[seqfan] Re: Searched further in A176245 Primes of the form A174881(k)-1 or A174881(k)+1

Farideh Firoozbakht f.firoozbakht at sci.ui.ac.ir
Sun Apr 18 15:29:11 CEST 2010


Dear Dr. Post,

There is no prime of the form A174881(k)-1. Because k(k+1)-1 divides
A174881(k)-1=(k(k+1))^k-1.
So I think definition of the sequence A176245 should be changed.

Also if A174881(k)+1 is prime then k must be of the form 2^n.

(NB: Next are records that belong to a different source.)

What follows belongs to an exercise in optimizing a design on an open flow for small area; a production flow would make more cautious choices. In this exercise RTL edits were held to simulation tests only and were not proved equivalent to the original. Power figures rest on the tool's default switching activity, not on a simulated workload.

==> flow/design.v <==
module cacheline (
    input clk,
    input reset,
    input os_req,
    input [8-1:0] hitmap,
    input user_req,
    input [32-1:0] addr,
    output reg hit
);
    reg [32-1:0] tag0, tag1, tag2, tag3, tag4, tag5, tag6, tag7;
    reg [7:0] valid;
    reg [7:0] dom;         
    reg [7:1] meta;        
    wire [7:0] act = valid & dom;
    wire [7:0] m;          
    cacheline_match c0 (.tag(tag0), .addr(addr), .act(act[0]), .m(m[0]));
    cacheline_match c1 (.tag(tag1), .addr(addr), .act(act[1]), .m(m[1]));
    cacheline_match c2 (.tag(tag2), .addr(addr), .act(act[2]), .m(m[2]));
    cacheline_match c3 (.tag(tag3), .addr(addr), .act(act[3]), .m(m[3]));
    cacheline_match c4 (.tag(tag4), .addr(addr), .act(act[4]), .m(m[4]));
    cacheline_match c5 (.tag(tag5), .addr(addr), .act(act[5]), .m(m[5]));
    cacheline_match c6 (.tag(tag6), .addr(addr), .act(act[6]), .m(m[6]));
    cacheline_match c7 (.tag(tag7), .addr(addr), .act(act[7]), .m(m[7]));
    wire [7:0] we;
    wire [7:0] valid_nx, dom_nx;
    wire [7:1] meta_nx;
    wire hit_nx;
    cacheline_ctrl ctrl (
        .reset(reset), .os_req(os_req), .hitmap(hitmap), .user_req(user_req),
        .m(m), .valid(valid), .dom(dom), .meta(meta), .hit(hit),
        .we(we), .valid_nx(valid_nx), .dom_nx(dom_nx), .meta_nx(meta_nx), .hit_nx(hit_nx)
    );
    always @(posedge clk) begin
        if (we[0]) tag0 <= addr;
        if (we[1]) tag1 <= addr;
        if (we[2]) tag2 <= addr;
        if (we[3]) tag3 <= addr;
        if (we[4]) tag4 <= addr;
        if (we[5]) tag5 <= addr;
        if (we[6]) tag6 <= addr;
        if (we[7]) tag7 <= addr;
        valid <= valid_nx;
        dom <= dom_nx;
        meta <= meta_nx;
        hit <= hit_nx;
    end
endmodule
Background: an optimization exercise with open tools, aiming at small area. Do not read the settings as production practice. In this exercise RTL edits were held to simulation tests only and were not proved equivalent to the original. Power figures rest on the tool's default switching activity, not on a simulated workload.

## alu
module alu (
	input			i_clk,
	input			i_rst_n,
	input			i_valid,
	input	signed	[7:0]	i_data_a,
	input	signed	[7:0]	i_data_b,
	input		[2:0]	i_inst,
	output			o_valid,
	output		[7:0]	o_data
);
Size: about 9 flip-flops, about 31 I/O pins, ~2400 um^2 of cells after synthesis.
clock: 7.0 ns
lec_check: 0
cap_margin: 20
core_margin: 2
core_utilization: 40
cts_buf_list: sky130_fd_sc_hd__clkbuf_2
gpl_timing_driven: 0
slew_margin: 20
standard.sh (not shown) runs the stock make flow with config.mk's settings and CLKGATE_MAP_FILE= SYNTH_SCRIPT=/design/flow/synth_recipe.tcl, a recipe that flattens the netlist after the stock synthesis.
==> flow/flow/run.sh <==
#!/bin/bash
set -euo pipefail
W=$PWD
export FLOW_WORK=$W
export FLOW_ABC_SCRIPTS="$W/flow/abc/a1.abc $W/flow/abc/a2.abc $W/flow/abc/a3.abc $W/flow/abc/a4.abc $W/flow/abc/a5.abc"
LIB=$FLOW_HOME/platforms/sky130hd/lib/sky130_fd_sc_hd__tt_025C_1v80.lib

# impl.v must do what design.v does: prove it before laying it out
cat > equiv.ys <<EOY
read_liberty -ignore_miss_func $LIB
read_verilog -sv $W/design.v
rename alu gold
read_verilog -sv $W/flow/impl.v
proc; flatten; opt_clean
rename alu gate
miter -equiv -flatten -make_assert gold gate miter
hierarchy -top miter
flatten; async2sync; opt -fast
sat -verify -prove-asserts -set-init-zero -seq 2 -show-inputs miter
EOY
yosys -l equiv.log -q -s equiv.ys > /dev/null

MK=(make -C "$FLOW_HOME" DESIGN_CONFIG="$W/config.mk" WORK_HOME="$W/orfs"
    CLKGATE_MAP_FILE= SYNTH_SCRIPT="$W/flow/synth.tcl"
    VERILOG_FILES="$W/flow/impl.v" ADDER_MAP_FILE=
    "BUFFER_PORTS_ARGS=-buffer_cell sky130_fd_sc_hd__buf_1"
    "CTS_ARGS=-sink_clustering_enable -repair_clock_nets -dont_use_dummy_load -buf_list sky130_fd_sc_hd__clkbuf_2 -root_buf sky130_fd_sc_hd__clkbuf_4")
if ! "${MK[@]}" synth > make_synth.log 2>&1; then
  # an ABC script can abort on some inputs: retry with the scripts that do not use &deepsyn
  rm -rf "$W/orfs/results" "$W/orfs/logs" "$W/orfs/reports" "$W/orfs/objects"
  export FLOW_ABC_SCRIPTS="$W/flow/abc/a2.abc $W/flow/abc/a3.abc"
  "${MK[@]}" synth > make_synth_retry.log 2>&1
fi
"${MK[@]}" finish > make_finish.log 2>&1
R=$W/orfs/results/sky130hd/alu/base
: # left out here: write the final layout as DEF
Other scripts of this flow, unchanged in this note and not shown: flow/flow/abc/a1.abc, flow/flow/abc/a2.abc, flow/flow/abc/a3.abc, flow/flow/abc/a4.abc, flow/flow/abc/a5.abc, flow/flow/impl.v, flow/flow/synth.tcl
The starting point completed with no timing, DRC or antenna violations.
Rerun with:
Settings changed: CTS_BUF_LIST sky130_fd_sc_hd__clkbuf_2 to unset, PLACE_DENSITY set to 0.9.
The changed run completed with no timing, DRC or antenna violations.
Routed wire length grows by 4.3%.
Die area does not change.
Power rises by 4.8%.
Rerun with:
Settings changed: CORE_UTILIZATION 40 to 30, PLACE_DENSITY 0.9 to unset.
=>
- The new run ran to the end with no violations
- synthesized cell count does not change
- worst setup slack is better by 0.037 ns
- routed wire length hardly moves
- final area increases by 3.4%
- via count is lower by 2.9%
- global-route usage fell by 6.4 points
- die area is higher by 32%
- area after synthesis does not change


Setup of run a:
alu, a different RTL version from the one above (not shown whole).
For scale: ~340 cells after synthesis, ~9 flip-flops, ~31 I/O pins, about 2200 um2 of cells after synthesis.
export LEC_CHECK = 0
export CAP_MARGIN = 20
export CORE_MARGIN = 2
export CORE_UTILIZATION = 40
export GPL_TIMING_DRIVEN = 0
export SETUP_SLACK_MARGIN = 0.2
export SLEW_MARGIN = 20
create_clock -name core_clock -period 7.0 [get_ports {i_clk}]
==> flow/flow/run.sh <==
#!/bin/bash
set -euo pipefail
W=$PWD
export FLOW_WORK=$W
export FLOW_ABC_SCRIPTS="$W/flow/abc/a1.abc $W/flow/abc/a2.abc $W/flow/abc/a3.abc $W/flow/abc/a4.abc $W/flow/abc/a5.abc"
LIB=$FLOW_HOME/platforms/sky130hd/lib/sky130_fd_sc_hd__tt_025C_1v80.lib

# impl.v must do what design.v does: prove it before laying it out
cat > equiv.ys <<EOY
read_liberty -ignore_miss_func $LIB
read_verilog -sv $W/design.v
rename alu gold
read_verilog -sv $W/flow/impl.v
proc; flatten; opt_clean
rename alu gate
miter -equiv -flatten -make_assert gold gate miter
hierarchy -top miter
flatten; async2sync; opt -fast
sat -verify -prove-asserts -set-init-zero -seq 2 -show-inputs miter
EOY
yosys -l equiv.log -q -s equiv.ys > /dev/null

MK=(make -C "$FLOW_HOME" DESIGN_CONFIG="$W/config.mk" WORK_HOME="$W/orfs"
    CLKGATE_MAP_FILE= SYNTH_SCRIPT="$W/flow/synth.tcl"
    VERILOG_FILES="$W/flow/impl.v" ADDER_MAP_FILE=
    "BUFFER_PORTS_ARGS=-buffer_cell sky130_fd_sc_hd__buf_1" SKIP_INCREMENTAL_REPAIR=1
    "CTS_ARGS=-sink_clustering_enable -repair_clock_nets -dont_use_dummy_load -buf_list sky130_fd_sc_hd__clkbuf_2 -root_buf sky130_fd_sc_hd__clkbuf_4")
if ! "${MK[@]}" synth > make_synth.log 2>&1; then
  # an ABC script can abort on some inputs: retry with the scripts that do not use &deepsyn
  rm -rf "$W/orfs/results" "$W/orfs/logs" "$W/orfs/reports" "$W/orfs/objects"
  export FLOW_ABC_SCRIPTS="$W/flow/abc/a2.abc $W/flow/abc/a3.abc"
  "${MK[@]}" synth > make_synth_retry.log 2>&1
fi
"${MK[@]}" finish > make_finish.log 2>&1
R=$W/orfs/results/sky130hd/alu/base
: # left out here: write the final layout as DEF
Other scripts of this flow, unchanged in this note and not shown: flow/flow/abc/a1.abc, flow/flow/abc/a2.abc, flow/flow/abc/a3.abc, flow/flow/abc/a4.abc, flow/flow/abc/a5.abc, flow/flow/impl.v, flow/flow/synth.tcl
Run a completed; timing, DRC and antenna clean
This is an optimization exercise on Yosys and OpenROAD, whose aim is small area, not a production implementation.
In this exercise RTL edits were held to simulation tests only and were not proved equivalent to the original.
In every run shown here, the design's own scripts or RTL, not TritonCTS, make the clock network.
No driver is modelled on the clock port, so clock power and skew are understated where the tree is cut down; a real chip needs a root buffer or a tree.
Power figures rest on the tool's default switching activity, not on a simulated workload.

[flow/config.mk]
export PLATFORM = sky130hd
export DESIGN_NAME = top
export DESIGN_NICKNAME = top
export VERILOG_FILES = /design/flow/design.v
export SDC_FILE = /design/flow/constraint.sdc
export NUM_CORES = 4
export LEC_CHECK = 0
export CAP_MARGIN = 20
export CORE_MARGIN = 2
export CORE_UTILIZATION = 40
export PLACE_DENSITY = 0.6
export SLEW_MARGIN = 20
[flow/constraint.sdc]
create_clock -name core_clock -period 10.0 [get_ports {clock}]
set_input_delay 2.0000 -clock core_clock [delete_from_list [all_inputs] [get_ports {clock}]]
set_output_delay 2.0000 -clock core_clock [all_outputs]
set_load 0.01 [all_outputs]
[flow/flow/cts.tcl]
utl::set_metrics_stage "cts__{}"
source $::env(SCRIPTS_DIR)/load.tcl
source $::env(SCRIPTS_DIR)/lec_check.tcl
erase_non_stage_variables cts
load_design 3_place.odb 3_place.sdc
source_step_tcl PRE CTS

# Clone clock tree inverters next to register loads
# so cts does not try to buffer the inverted clocks.
repair_clock_inverters

proc save_progress { stage } {
  puts "Run 'make gui_$stage.odb' to load progress snapshot"
  orfs_write_db $::env(RESULTS_DIR)/$stage.odb
  orfs_write_sdc $::env(RESULTS_DIR)/$stage.sdc
}

# Run CTS
set cts_args [list \
  -sink_clustering_enable \
  -repair_clock_nets]

append_env_var cts_args CTS_BUF_DISTANCE -distance_between_buffers 1
append_env_var cts_args CTS_CLUSTER_SIZE -sink_clustering_size 1
append_env_var cts_args CTS_CLUSTER_DIAMETER -sink_clustering_max_diameter 1
append_env_var cts_args CTS_BUF_LIST -buf_list 1
append_env_var cts_args CTS_LIB_NAME -library 1


if { [env_var_exists_and_non_empty CTS_ARGS] } {
  set cts_args $::env(CTS_ARGS)
}

set_dont_use $::env(DONT_USE_CELLS)

if { [env_var_exists_and_non_empty MANUAL_CTS] } {
  source $::env(MANUAL_CTS)
  build_clock_tree $::env(CTS_LEAVES) $::env(CTS_LEAF_CELL) $::env(CTS_ROOT_CELL)
  set_propagated_clock [all_clocks]
} else {
  log_cmd clock_tree_synthesis {*}$cts_args
}

utl::push_metrics_stage "cts__{}__pre_repair_timing"
log_cmd estimate_parasitics -placement
if { $::env(DETAILED_METRICS) } {
  report_metrics 4 "cts pre-repair-timing"
}
utl::pop_metrics_stage

set_placement_padding -global \
  -left $::env(CELL_PAD_IN_SITES_DETAIL_PLACEMENT) \
  -right $::env(CELL_PAD_IN_SITES_DETAIL_PLACEMENT)

set result [catch { detailed_placement } msg]
if { $result != 0 } {
  save_progress 4_1_error
  error "Detailed placement failed in CTS: $msg"
}

log_cmd estimate_parasitics -placement

if { $::env(CTS_SNAPSHOTS) } {
  save_progress 4_1_pre_repair_hold_setup
}

if { !$::env(SKIP_CTS_REPAIR_TIMING) } {
  if { $::env(EQUIVALENCE_CHECK) } {
    write_eqy_verilog 4_before_rsz.v
  }
  if { $::env(LEC_CHECK) } {
    write_lec_verilog 4_before_rsz_lec.v
  }

  repair_timing_helper

  if { $::env(EQUIVALENCE_CHECK) } {
    run_equivalence_test
  }
  if { $::env(LEC_CHECK) } {
    write_lec_verilog 4_after_rsz_lec.v
    run_lec_test 4_rsz 4_before_rsz_lec.v 4_after_rsz_lec.v
  }

  set result [catch { detailed_placement } msg]
  if { $result != 0 } {
    save_progress 4_1_error
    error "Detailed placement failed in CTS: $msg"
  }

  check_placement -verbose
}

report_metrics 4 "cts final"

source_step_tcl POST CTS

orfs_write_db $::env(RESULTS_DIR)/4_1_cts.odb
orfs_write_sdc $::env(RESULTS_DIR)/4_cts.sdc
[flow/standard.sh]
#!/bin/bash
# synth_recipe.tcl (not shown) runs the flow's synth.tcl, then flattens the netlist and writes it again
# the make line also repeats each setting of config.mk as NAME=value (left out here)
make -C /OpenROAD-flow-scripts/flow DESIGN_CONFIG=/design/flow/config.mk WORK_HOME=/design/flow/orfs CLKGATE_MAP_FILE= SYNTH_SCRIPT=/design/flow/synth_recipe.tcl "${@:-finish}"
[flow/flow/cts_tree.tcl]
# Two-level clock tree built by hand: one root buffer on the clock port,
# driving CTS_LEAVES leaf buffers, each driving one k-means cluster of the
# flip-flop clock pins.
proc cts_in_pin { inst } {
  foreach it [$inst getITerms] {
    if {[$it isInputSignal]} { return $it }
  }
}
proc cts_out_pin { inst } {
  foreach it [$inst getITerms] {
    if {[$it isOutputSignal]} { return $it }
  }
}
# Root and leaf cells are both buffers or both inverters, so the flip-flops
# see the clock port's polarity.
proc build_clock_tree { nleaves leaf_cell root_cell } {
  set block [ord::get_db_block]
  set db [ord::get_db]
  set clk_net [$block findNet clock]
  set sinks {}
  foreach it [$clk_net getITerms] {
    set inst [$it getInst]
    lassign [$inst getLocation] x y
    set m [$inst getMaster]
    lappend sinks [list $it [expr {$x + [$m getWidth] / 2}] [expr {$y + [$m getHeight] / 2}]]
  }
  set n [llength $sinks]
  puts "manual cts: $n sinks, $nleaves leaves"
  # k-means, seeded by sorting on x then y bands
  set sorted [lsort -real -index 1 $sinks]
  set cx {}; set cy {}
  for {set k 0} {$k < $nleaves} {incr k} {
    set s [lindex $sorted [expr {int(($k + 0.5) * $n / $nleaves)}]]
    lappend cx [lindex $s 1]; lappend cy [lindex $s 2]
  }
  set cap [expr {int(ceil(double($n) / $nleaves)) + 2}]
  for {set iter 0} {$iter < 30} {incr iter} {
    # balanced assignment: greedy by distance with capacity
    set pairs {}
    set i 0
    foreach s $sinks {
      for {set k 0} {$k < $nleaves} {incr k} {
        set d [expr {abs([lindex $s 1] - [lindex $cx $k]) + abs([lindex $s 2] - [lindex $cy $k])}]
        lappend pairs [list $d $i $k]
      }
      incr i
    }
    set pairs [lsort -real -index 0 $pairs]
    set assign [lrepeat $n -1]
    set cnt [lrepeat $nleaves 0]
    foreach p $pairs {
      lassign $p d i k
      if {[lindex $assign $i] >= 0} continue
      if {[lindex $cnt $k] >= $cap} continue
      lset assign $i $k
      lset cnt $k [expr {[lindex $cnt $k] + 1}]
    }
    set sx [lrepeat $nleaves 0.0]; set sy [lrepeat $nleaves 0.0]
    for {set i 0} {$i < $n} {incr i} {
      set k [lindex $assign $i]
      set s [lindex $sinks $i]
      lset sx $k [expr {[lindex $sx $k] + [lindex $s 1]}]
      lset sy $k [expr {[lindex $sy $k] + [lindex $s 2]}]
    }
    for {set k 0} {$k < $nleaves} {incr k} {
      set c [lindex $cnt $k]
      if {$c > 0} {
        lset cx $k [expr {[lindex $sx $k] / $c}]
        lset cy $k [expr {[lindex $sy $k] / $c}]
      }
    }
  }
  puts "manual cts: cluster sizes $cnt"
  set leaf_master [$db findMaster $leaf_cell]
  set root_master [$db findMaster $root_cell]
  set root [odb::dbInst_create $block $root_master "cts_root_buf"]
  set root_net [odb::dbNet_create $block "clknet_root"]
  $root_net setSigType CLOCK
  [cts_in_pin $root] connect $clk_net
  [cts_out_pin $root] connect $root_net
  set mx 0.0; set my 0.0
  for {set k 0} {$k < $nleaves} {incr k} { set mx [expr {$mx + [lindex $cx $k]}]; set my [expr {$my + [lindex $cy $k]}] }
  $root setLocation [expr {int($mx / $nleaves)}] [expr {int($my / $nleaves)}]
  $root setPlacementStatus PLACED
  set leaves {}
  set nets {}
  for {set k 0} {$k < $nleaves} {incr k} {
    set b [odb::dbInst_create $block $leaf_master "cts_leaf_buf_$k"]
    set net [odb::dbNet_create $block "clknet_leaf_$k"]
    $net setSigType CLOCK
    [cts_in_pin $b] connect $root_net
    [cts_out_pin $b] connect $net
    $b setLocation [expr {int([lindex $cx $k])}] [expr {int([lindex $cy $k])}]
    $b setPlacementStatus PLACED
    lappend nets $net
  }
  for {set i 0} {$i < $n} {incr i} {
    set it [lindex [lindex $sinks $i] 0]
    $it disconnect
    $it connect [lindex $nets [lindex $assign $i]]
  }
}
[flow/design.v]
module debouncer(
    input clock, reset, noisy,
    output reg clean
);
    localparam [6:0] POL = 7'b1010101;
    reg [6:0] q;
    reg new_input;
    wire [6:0] s      = q ^ POL;
    wire       change = noisy ^ new_input;
    wire       done   = s[6] & s[4] & s[2] & ~s[1] & s[0];
    wire [6:0] s_next = change ? 7'd44 : {s[5:0], s[6] ^ s[0]};
    always @(posedge clock) begin
        new_input <= noisy;
        q <= s_next ^ POL;
        if (reset | (~change & done))
            clean <= noisy;
    end
endmodule
From an optimization exercise on the open Yosys and OpenROAD flow, aimed at small area; shortcuts taken in it are not production practice.
In this exercise RTL edits were held to simulation tests only and were not proved equivalent to the original.
No activity file was given, so power comes from the tool's default toggle rates.

==> zinc <==
// top_module
module top_module
	(
		input clk, reset,
		input wire crypt, b1, b2, b3,
		input wire load, load_sel,
		input wire [3:0] load_addr,
		input wire [7:0] load_data,
		output wire led_init, led_wait1,
		output wire clk_out, reset_lcd, d_c,
		output wire spi_data_out, spi_clk, spi_ce
    );
export LEC_CHECK = 0
export ABC_AREA = 1
export CAP_MARGIN = 20
export CORE_MARGIN = 2
export CORE_UTILIZATION = 40
export GPL_TIMING_DRIVEN = 0
export SLEW_MARGIN = 20
export SYNTH_MEMORY_MAX_BITS = 16384
create_clock -name core_clock -period 10.0 [get_ports {clk}]
standard.sh (not shown) runs the stock make flow with config.mk's settings and CLKGATE_MAP_FILE= SYNTH_SCRIPT=/design/flow/synth_recipe.tcl, a recipe that flattens the netlist after the stock synthesis.
==> flow/flow/run.sh <==
#!/bin/bash
# Layout flow: the standard ORFS flow with two changes:
#  1. synthesis maps the combinational logic with a stronger area-oriented ABC
#     script (abc_deep.script); everything else in synthesis (including register
#     mapping and naming) is the standard synthesis script unchanged;
#  2. clock tree synthesis uses CTS_ARGS from cts_args.txt.
# Each tool's output goes to the ORFS logs (orfs/logs/...) and to flow.log here.
set -euo pipefail
W=$PWD
mkdir -p mysynth
# standard synthesis, with only the abc call replaced
sed "s#source \$::env(SCRIPTS_DIR)/synth.tcl#source $W/mysynth/synth.tcl#" synth_recipe.tcl > mysynth/synth_recipe.tcl
sed "s#log_cmd abc {\*}\$abc_args#log_cmd abc -script $W/flow/abc_deep.script {*}\$lib_args {*}\$lib_dont_use_args#" \
    "$FLOW_HOME/scripts/synth.tcl" > mysynth/synth.tcl
grep -q "abc_deep.script" mysynth/synth.tcl
grep -q "mysynth/synth.tcl" mysynth/synth_recipe.tcl
sed "s#SYNTH_SCRIPT=[^ ]*#SYNTH_SCRIPT=$W/mysynth/synth_recipe.tcl#" standard.sh > mystandard.sh
grep -q "mysynth/synth_recipe.tcl" mystandard.sh
export CTS_ARGS="$(cat flow/cts_args.txt)"
bash mystandard.sh finish > flow.log 2>&1
==> flow/flow/abc_deep.script <==
strash
&get -n
&deepsyn -T 100
&put
&get -n
&dch
&nf -R 2000 -F 20 -A 20
&put
==> flow/flow/cts_args.txt <==
-sink_clustering_enable -repair_clock_nets -buf_list sky130_fd_sc_hd__clkbuf_4 -sink_clustering_size 8 -sink_clustering_max_diameter 50 -dont_use_dummy_load
==> indigo: changes against zinc <==
==> flow/flow/abc_deep.script (replaced) <==
strash
&get -n
&deepsyn -T 100
&put
&get -n
&dch
&nf -R 2000 -F 20 -A 20
&put
strash
&get -n
&dch
&nf -R 2000 -F 20 -A 20
&put
strash
&get -n
&dch
&nf -R 2000 -F 20 -A 20
&put
strash
&get -n
&dch
&nf -R 2000 -F 20 -A 20
&put
strash
&get -n
&dch
&nf -R 2000 -F 20 -A 20
&put
strash
&get -n
&dch
&nf -R 2000 -F 20 -A 20
&put
==> flow/flow/cts_args.txt (replaced) <==
-sink_clustering_enable -repair_clock_nets -buf_list sky130_fd_sc_hd__clkbuf_8 -sink_clustering_size 16 -sink_clustering_max_diameter 80 -dont_use_dummy_load
--- a/flow/config.mk
+++ b/flow/config.mk
@@ -5,10 +5,10 @@
 export SDC_FILE = /design/flow/constraint.sdc
 export NUM_CORES = 4
 export LEC_CHECK = 0
 export ABC_AREA = 1
 export CAP_MARGIN = 20
 export CORE_MARGIN = 2
-export CORE_UTILIZATION = 40
+export CORE_UTILIZATION = 55
 export GPL_TIMING_DRIVEN = 0
 export SLEW_MARGIN = 20
 export SYNTH_MEMORY_MAX_BITS = 16384
==> nickel: changes against zinc <==
--- a/flow/design.v
+++ b/flow/design.v
@@ -601,13 +601,12 @@
 	reg [3:0] phase;
 	reg [6:0] chr;
 	reg [6:0] sbuf;
 	reg rst_d;
 	reg pend, waiting;
 	wire tick = (cdiv == 3'd4);
-	wire gap_tick = tick & (phase == PGAP);
 	wire first = (phase == 4'd0) & (bcnt == 4'd5);
 	wire [3:0] ph = {ph3, cdiv};
 	reg [6:0] slot [0:15];
 	wire [6:0] v15 = slot[15];
 	wire hit_w = (~ph == ram_W_A);
 	wire commit = (ram_write_en | pend) & hit_w;
@@ -653,19 +652,22 @@
 			waiting <= 1'b0;
 		end
 		else begin
 			cdiv <= cdiv + 1'b1;
 			if (cdiv == 3'd7)
 				ph3 <= ~ph3;
-			bcnt <= bcnt + (tick & (phase != PGAP));
-			chr <= (gap_tick & (chr == 7'd83)) ? 7'd0 : chr + gap_tick;
 			if (tick) begin
-				if (phase == PGAP)
+				if (phase == PGAP) begin
 					phase <= PC0;
-				else if (bcnt == 4'd4)
-					phase <= (phase == PF) ? PC1 : phase + 1'b1;
+					chr <= (chr == 7'd83) ? 7'd0 : chr + 1'b1;
+				end
+				else begin
+					bcnt <= bcnt + 1'b1;
+					if (bcnt == 4'd4)
+						phase <= (phase == PF) ? PC1 : phase + 1'b1;
+				end
 			end
 			if (sample & ~bypass & ~hit_r)
 				waiting <= 1'b1;
 			else if (hit_r)
 				waiting <= 1'b0;
 		end
@@ -709,30 +711,28 @@
 		else begin
 			ctr <= ctr + 1'b1;
 			if (tick)
 				case (state)
 					S0: begin
 						state <= S1A;
+						RAM_WR_A <= 4'd0;
 						data <= 7'h00;
 					end
 					S1A: begin
 						state <= S2;
 						data <= RAM_data;
 					end
 					S2: state <= (RAM_WR_A == 4'd15) ? S3 : S1;
 					S1: begin
 						state <= S2;
 						data <= RAM_data;
+						RAM_WR_A <= RAM_WR_A + 1'b1;
 					end
 					default: state <= state;
 				endcase
 		end
-	wire s0_tick = en & tick & (state == S0);
-	wire s1_tick = en & tick & (state == S1);
-	always @(posedge clk)
-		RAM_WR_A <= s0_tick ? 4'd0 : RAM_WR_A + s1_tick;
 	assign tRAM_W_EN = (state == S1A) | (state == S2) | (state == S1);
 	assign SU_completed = (state == S3);
 	assign upd = en & tick & ((state == S0) | (state == S1A) | (state == S1));
 	assign tRAM_data = data;
 endmodule
 `timescale 1ns / 1ps
@@ -815,21 +815,26 @@
 		S3 = 3'd3,
 		S4 = 3'd4;
 	reg [2:0] state, nstate;
 	wire tz = (text_data == 8'h00);
 	wire kz = (key_data == 8'h00);
 	always @(posedge clk)
-		if (en == 1'b0)
+		if (en == 1'b0) begin
 			state <= S0;
-		else
+			text_address_ctr <= 4'b0;
+			key_address_ctr <= 4'b0;
+		end
+		else begin
 			state <= nstate;
-	wire adv = (state == S3);
-	always @(posedge clk) begin
-		text_address_ctr <= {4{en}} & (text_address_ctr + adv);
-		key_address_ctr <= {4{en & (state != S2)}} & (key_address_ctr + adv);
-	end
+			if (state == S3) begin
+				text_address_ctr <= text_address_ctr + 1'b1;
+				key_address_ctr <= key_address_ctr + 1'b1;
+			end
+			else if (state == S2)
+				key_address_ctr <= 4'b0;
+		end
 	always @(*)
 		case (state)
 			S0: nstate = (tz | kz) ? S4 : S1;
 			S1: nstate = tz ? S4 : (kz ? S2 : S3);
 			S2, S3: nstate = S1;
 			S4: nstate = S4;
==> flow/flow/abc_deep.script (replaced) <==
strash
&get -n
&deepsyn -T 300
&put
&get -n
&dch
&nf -R 2000 -F 20 -A 20
&put
==> flow/flow/cts_args.txt (replaced) <==
-sink_clustering_enable -repair_clock_nets -buf_list sky130_fd_sc_hd__clkbuf_16 -sink_clustering_size 26 -sink_clustering_max_diameter 90 -dont_use_dummy_load
--- a/flow/config.mk
+++ b/flow/config.mk
@@ -6,9 +6,9 @@
 export NUM_CORES = 4
 export LEC_CHECK = 0
 export ABC_AREA = 1
 export CAP_MARGIN = 20
 export CORE_MARGIN = 2
 export CORE_UTILIZATION = 40
-export GPL_TIMING_DRIVEN = 0
+export GPL_TIMING_DRIVEN = 1
 export SLEW_MARGIN = 20
 export SYNTH_MEMORY_MAX_BITS = 16384
==> run summary <==
status finished clean; Worst Path Arrival 5.98 ns; Synth Area in Simple Gates 12.1%; Pleak 8.24 nW; Yosys top cell area share 52.7%; met2 wire length 31,300 µm; HPWL after DPL 47,500 µm; Netlist Area Pre-Place approximately 22,000 µm²; WL final 69,800 µm
(the above is from zinc)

Between the first 14 such integers k, only for k = 2^0, 2^1 & 2^2
A174881(k)+1 is prime.
So next term of the sequence (if it exists) is greater than
((2^14)*(2^14+1))^(2^14). Namely it has more than 138099 digits.

Note that (40*(41))^8+1 divides ((40*(41+1))^40+1 and ((90*(90+1))^2+1
divides ((90*(90+1))^90+1, so both numbers ((40*(41+1))^40+1 and
((90*(90+1))^90+1 are composite.


Farideh


Quoting Jonathan Post <jvospost3 at gmail.com>:

> No more than the 3 prime values shown through ((90*(90+1))^90) + 1.
> Factorization gets slow for these, exceeding 200 digits.